Onlinehändlern fallen Preisanpassungen äusserst leicht, da sie einfach nur die neuen Werte für die jeweiligen Produkte eintragen und bestätigen müssen. Digitale Preisschilder sollen nun dafür sorgen, dass der E-Commerce zumindest in diesem Bereich keinen Vorteil mehr gegenüber dem klassischen Händler hat.

Das Funktionsprinzip der digitalen Preisschilder (auch Electronic Shelf Label genannt) ist simpel: Displays mit stromsparender und lesefreundlicher E-Paper- Technologie blenden ein, wie viel der Kunde derzeit für das jeweilige Produkt zahlen muss. Die Werte lassen sich problemlos über angeschlossene Endgeräte via Funk ändern – theoretisch selbst während des laufenden Betriebs. Handelsunternehmen sollten allerdings aufpassen, was sie mit ihren neugewonnenen Möglichkeiten anfangen. So wird sich zwar kaum ein Kunde beschweren, wenn die mitgenommene Ware auf dem Weg zur Kasse billiger geworden ist – seine von dem neuen Rabatt noch nicht profitierenden Vorgänger dagegen möglicherweise schon. Und eine plötzliche Preiserhöhung wird erst recht niemand kommunizieren wollen. Media-Saturn, die in der Schweiz als vermutlich erste grosse Handelskette komplett auf digitale Preisschilder umstellt, schloss nicht umsonst bereits kategorisch aus, dass während der Öffnungszeiten der Filialen Angaben geändert würden. Dennoch wird es nun deutlich einfacher, Preise im Rahmen einer Best-Price-Garantie oder für verderbliche Waren am Rande des Mindesthaltbarkeitsdatums flexibel anzupassen.

Neben Media-Saturn investieren deshalb auch einige Supermarktketten in die Technologie, Rewe in Deutschland möchte sogar nach und nach alle seine Filialen umrüsten. Bei Neueröffnungen sind die digitalen Preisschilder bereits jetzt Standard. Dagegen dürfte es noch eine Weile dauern, bis sämtliche alten Standorte nachziehen. Edeka baut derzeit lediglich einzelne Filialen dafür um, das Tempo scheint hier deutlich gemächlicher als beim Konkurrenten. Discounter Lidl experimentierte bereits mit Electronic Shelf Label-Lösungen, will sie aber vorerst nicht in der Praxis einsetzen. Aldi Süd scheint dies ähnlich zu sehen, da selbst in seiner im Mai vor den Toren von München eröffneten „Filiale der Zukunft“ weiter klassische Papieretiketten über den Preis informieren.
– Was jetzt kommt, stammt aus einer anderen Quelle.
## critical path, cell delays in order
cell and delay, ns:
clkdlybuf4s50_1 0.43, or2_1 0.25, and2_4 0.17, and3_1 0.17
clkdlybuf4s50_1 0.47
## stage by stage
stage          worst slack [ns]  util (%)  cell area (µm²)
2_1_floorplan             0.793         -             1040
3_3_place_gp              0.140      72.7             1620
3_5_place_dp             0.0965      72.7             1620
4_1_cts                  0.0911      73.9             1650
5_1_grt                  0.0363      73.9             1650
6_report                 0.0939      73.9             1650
**config.mk**
```make
export PLATFORM = sky130hd
export DESIGN_NAME = systolic_feeder
export DESIGN_NICKNAME = d
export VERILOG_FILES = /design/src/rtl/systolic_pkg.sv /design/src/rtl/operand_buf.sv /design/src/rtl/systolic_feeder.sv
export SDC_FILE = /design/constraint.sdc
export NUM_CORES = 1
export LEC_CHECK = 0
export CORE_MARGIN = 10
export CORE_UTILIZATION = 40
export CTS_BUF_LIST = sky130_fd_sc_hd__clkbuf_8 sky130_fd_sc_hd__clkbuf_16
export DETAILED_ROUTE_END_ITERATION = 6
export PLACE_DENSITY = 0.68
export REMOVE_ABC_BUFFERS = 1
export SLEW_MARGIN = 5
export SYNTH_ARGS = -nofsm -noshare
export SYNTH_HDL_FRONTEND = slang
export SYNTH_SLANG_ARGS = --single-unit
```
**constraint.sdc**
```tcl
create_clock -name clk -period 1.9 [get_ports clk]
set_input_delay 0.285 -clock clk [delete_from_list [all_inputs] [get_ports clk]]
set_output_delay 0.285 -clock clk [all_outputs]
set_load 0.02 [all_outputs]
```
==> config.mk <==
export PLATFORM = sky130hd
export DESIGN_NAME = regfile_write_arbiter
export DESIGN_NICKNAME = d
export VERILOG_FILES = /design/src/rtl/regfile_write_arbiter.sv
export SDC_FILE = /design/constraint.sdc
export NUM_CORES = 1
export LEC_CHECK = 0
export CAP_MARGIN = 20
export CORE_UTILIZATION = 41
export CTS_CLUSTER_DIAMETER = 80
export DETAILED_ROUTE_END_ITERATION = 8
export HOLD_SLACK_MARGIN = 0.06
export PLACE_DENSITY = 0.76
export SLEW_MARGIN = 0
export SYNTH_ARGS = -nofsm -noshare
export SYNTH_HDL_FRONTEND = slang
export SYNTH_SLANG_ARGS = --single-unit
==> constraint.sdc <==
create_clock -name clk -period 1.8 [get_ports clk]
set_input_delay 0.36 -clock clk [delete_from_list [all_inputs] [get_ports clk]]
set_output_delay 0.36 -clock clk [all_outputs]
set_load 0.01 [all_outputs]
==> src/rtl/seg7_scan_if.sv <==
// Frame load handshake between the pattern producer and the seven-segment scan driver.
// The producer offers a four-digit frame; the driver accepts it whenever ready is high.
interface seg7_scan_if;
    logic        load;
    logic [31:0] seg_in;
    logic [3:0]  dig_en_in;
    logic        ready;

    modport master (
        output load,
        output seg_in,
        output dig_en_in,
        input  ready
    );

    modport slave (
        input  load,
        input  seg_in,
        input  dig_en_in,
        output ready
    );
endinterface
Was sollen Preis- Displays können?

Neben der reinen Preisangabe und dem Produktnamen lassen sich auf den Displays der digitalen Schilder auch zahlreiche Zusatzinformationen einblenden, zum Beispiel in Form von Abbildungen, erklärenden Texten oder QR-Codes, die nach dem Abscannen via Smartphone zu einer ausführlicheren Produktseite führen. Bei entsprechender Grösse und Einfärbung eignen sie sich zudem, um äusserst prägnant auf Sonderangebote, besonders exklusive Produkte oder Spezialitäten hinzuweisen. Um digitale Preisschilder einzusetzen, muss natürlich die technische Grundlage stimmen. So ist eine flächendeckende Funkversorgung in der gesamten Filiale unbedingt notwendig, damit die Displays jederzeit mit neuen Daten versorgt werden können. Das klassische WLAN eignet sich dafür weniger, vor allem da die Technologie vergleichsweise zu viel Strom verbraucht. Deshalb setzt man auf eine energieeffiziente Funktechnologie, mit der die Batterien der elektronischen Displays fünf bis sieben Jahre ohne Austausch durchhalten, wenn die Daten maximal vier Mal pro Tag verändert werden. Die Bildschirme sind dabei trotz der geringen Leistungsaufnahme auch bei Tageslicht gut abzulesen und voll grafikfähig.